Extracted data Start Marker

File: src/rtl/fifo_sync_flags_mem.sv
// fifo_mem: simple dual-port storage for fifo_sync_flags, one write port and
// one read port on the same clock.
// Build option FIFO_FWFT_EN: when defined the read port is combinational
// (first-word-fall-through); otherwise it is a registered port that loads
// only on an accepted read and clears to zero on reset.
module fifo_mem
  import fifo_pkg::*;
#(
  parameter int ADDR_WIDTH = FIFO_ADDR_WIDTH,
  parameter int DATA_WIDTH = FIFO_DATA_WIDTH
) (
  input  logic                  clk,
  input  logic                  reset,
  input  logic                  we,
  input  logic [ADDR_WIDTH-1:0] waddr,
  input  logic [DATA_WIDTH-1:0] wdata,
  input  logic                  re,
  input  logic [ADDR_WIDTH-1:0] raddr,
  output logic [DATA_WIDTH-1:0] rdata
);

  localparam int DEPTH = fifo_depth(ADDR_WIDTH);

  // Storage is deliberately not reset; only the pointers define validity.
  logic [DATA_WIDTH-1:0] mem [DEPTH];

  // Write port: store the word when the top accepts a write.
  always_ff @(posedge clk) begin
    if (we) begin
      mem[waddr] <= wdata;
    end
  end

`ifdef FIFO_FWFT_EN
  // Head word is presented directly from registered read address; the
  // pop itself is handled entirely by the read pointer in the top.
  assign rdata = mem[raddr];

  logic unused_rd_ctrl;
  assign unused_rd_ctrl = ^{re, reset};
`else
  logic [DATA_WIDTH-1:0] rdata_q;

  // Registered read port: load on accepted read, hold otherwise. When the
  // FIFO is full and both ports hit the same address, the old word is read.
  always_ff @(posedge clk) begin
    if (!reset) begin
      rdata_q <= '0;
    end else if (re) begin
      rdata_q <= mem[raddr];
    end
  end

  assign rdata = rdata_q;
`endif

endmodule

File: src/rtl/fifo_sync_flags.sv
// fifo_sync_flags: parametrised single-clock FIFO with programmable
// almost-full/almost-empty thresholds, fill level and sticky error flags.
// Build option FIFO_FWFT_EN selects first-word-fall-through read data;
// flags, count and error behaviour are the same in both modes.
module fifo_sync_flags
  import fifo_pkg::*;
#(
  parameter int ADDR_WIDTH    = FIFO_ADDR_WIDTH,
  parameter int DATA_WIDTH    = FIFO_DATA_WIDTH,
  parameter int AFULL_THRESH  = fifo_depth(ADDR_WIDTH) - 2,
  parameter int AEMPTY_THRESH = 2
) (
  input logic              clk,
  input logic              reset,
  fifo_sync_flags_if.slave fif
);

  localparam int PW    = ADDR_WIDTH + 1;
  localparam int DEPTH = fifo_depth(ADDR_WIDTH);

  localparam logic [PW-1:0] DEPTH_C   = PW'(DEPTH);
  localparam logic [PW-1:0] AFULL_C   = PW'(AFULL_THRESH);
  localparam logic [PW-1:0] AEMPTY_C  = PW'(AEMPTY_THRESH);
  localparam logic [PW-1:0] PTR_ONE   = PW'(1);

  // Pointers carry a wrap bit above the address bits.
  logic [PW-1:0] wr_ptr_q;
  logic [PW-1:0] rd_ptr_q;
  logic          overflow_q;
  logic          underflow_q;

  // Status derived only from registered pointers.
  logic [PW-1:0] count_w;
  logic          empty_w;
  logic          full_w;

  // Acceptance decisions from pre-edge state.
  logic          rd_ok;
  logic          wr_ok;
  logic          wr_reject;
  logic          rd_reject;
  logic          mem_we;

  // Pointer difference modulo 2*DEPTH is exactly the fill level 0..DEPTH.
  assign count_w = wr_ptr_q - rd_ptr_q;
  assign empty_w = (wr_ptr_q == rd_ptr_q);
  assign full_w  = (count_w == DEPTH_C);

  // A read is needed before a write can be taken at full, so the write
  // decision depends on the read decision and not the other way round.
  assign rd_ok     = fif.Read_enable && !empty_w;
  assign wr_ok     = fif.Wr_enable && (!full_w || rd_ok);
  assign wr_reject = fif.Wr_enable && !wr_ok;
  assign rd_reject = fif.Read_enable && !rd_ok;

  // Reset wins over a same-cycle write, so the storage is not touched then.
  assign mem_we = wr_ok && reset;

  // Pointer and sticky error state; errors clear only through reset.
  always_ff @(posedge clk) begin
    if (!reset) begin
      wr_ptr_q    <= '0;
      rd_ptr_q    <= '0;
      overflow_q  <= 1'b0;
      underflow_q <= 1'b0;
    end else begin
      if (wr_ok) begin
        wr_ptr_q <= wr_ptr_q + PTR_ONE;
      end
      if (rd_ok) begin
        rd_ptr_q <= rd_ptr_q + PTR_ONE;
      end
      if (wr_reject) begin
        overflow_q <= 1'b1;
      end
      if (rd_reject) begin
        underflow_q <= 1'b1;
      end
    end
  end

  // Storage and read data path; read mode depends on FIFO_FWFT_EN.
  fifo_mem #(
    .ADDR_WIDTH (ADDR_WIDTH),
    .DATA_WIDTH (DATA_WIDTH)
  ) u_mem (
    .clk   (clk),
    .reset (reset),
    .we    (mem_we),
    .waddr (wr_ptr_q[ADDR_WIDTH-1:0]),
    .wdata (fif.data_in),
    .re    (rd_ok),
    .raddr (rd_ptr_q[ADDR_WIDTH-1:0]),
    .rdata (fif.data_out)
  );

  // Status outputs, all functions of registered state only.
  assign fif.count        = count_w;
  assign fif.empty        = empty_w;
  assign fif.full         = full_w;
  assign fif.almost_full  = (count_w >= AFULL_C);
  assign fif.almost_empty = (count_w <= AEMPTY_C);
  assign fif.overflow     = overflow_q;
  assign fif.underflow    = underflow_q;
  assign fif.write_ptr    = wr_ptr_q[ADDR_WIDTH-1:0];
  assign fif.read_ptr     = rd_ptr_q[ADDR_WIDTH-1:0];

endmodule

Extracted data End Marker

■ Your task:
Take the records above and return, word for word, only the lines that fall from the line with "sticky error flags." to the line with "(count_w == DEPTH_C);", both of them included.

■ Written solution:
// almost-full/almost-empty thresholds, fill level and sticky error flags.
// Build option FIFO_FWFT_EN selects first-word-fall-through read data;
// flags, count and error behaviour are the same in both modes.
module fifo_sync_flags
  import fifo_pkg::*;
#(
  parameter int ADDR_WIDTH    = FIFO_ADDR_WIDTH,
  parameter int DATA_WIDTH    = FIFO_DATA_WIDTH,
  parameter int AFULL_THRESH  = fifo_depth(ADDR_WIDTH) - 2,
  parameter int AEMPTY_THRESH = 2
) (
  input logic              clk,
  input logic              reset,
  fifo_sync_flags_if.slave fif
);

  localparam int PW    = ADDR_WIDTH + 1;
  localparam int DEPTH = fifo_depth(ADDR_WIDTH);

  localparam logic [PW-1:0] DEPTH_C   = PW'(DEPTH);
  localparam logic [PW-1:0] AFULL_C   = PW'(AFULL_THRESH);
  localparam logic [PW-1:0] AEMPTY_C  = PW'(AEMPTY_THRESH);
  localparam logic [PW-1:0] PTR_ONE   = PW'(1);

  // Pointers carry a wrap bit above the address bits.
  logic [PW-1:0] wr_ptr_q;
  logic [PW-1:0] rd_ptr_q;
  logic          overflow_q;
  logic          underflow_q;

  // Status derived only from registered pointers.
  logic [PW-1:0] count_w;
  logic          empty_w;
  logic          full_w;

  // Acceptance decisions from pre-edge state.
  logic          rd_ok;
  logic          wr_ok;
  logic          wr_reject;
  logic          rd_reject;
  logic          mem_we;

  // Pointer difference modulo 2*DEPTH is exactly the fill level 0..DEPTH.
  assign count_w = wr_ptr_q - rd_ptr_q;
  assign empty_w = (wr_ptr_q == rd_ptr_q);
  assign full_w  = (count_w == DEPTH_C);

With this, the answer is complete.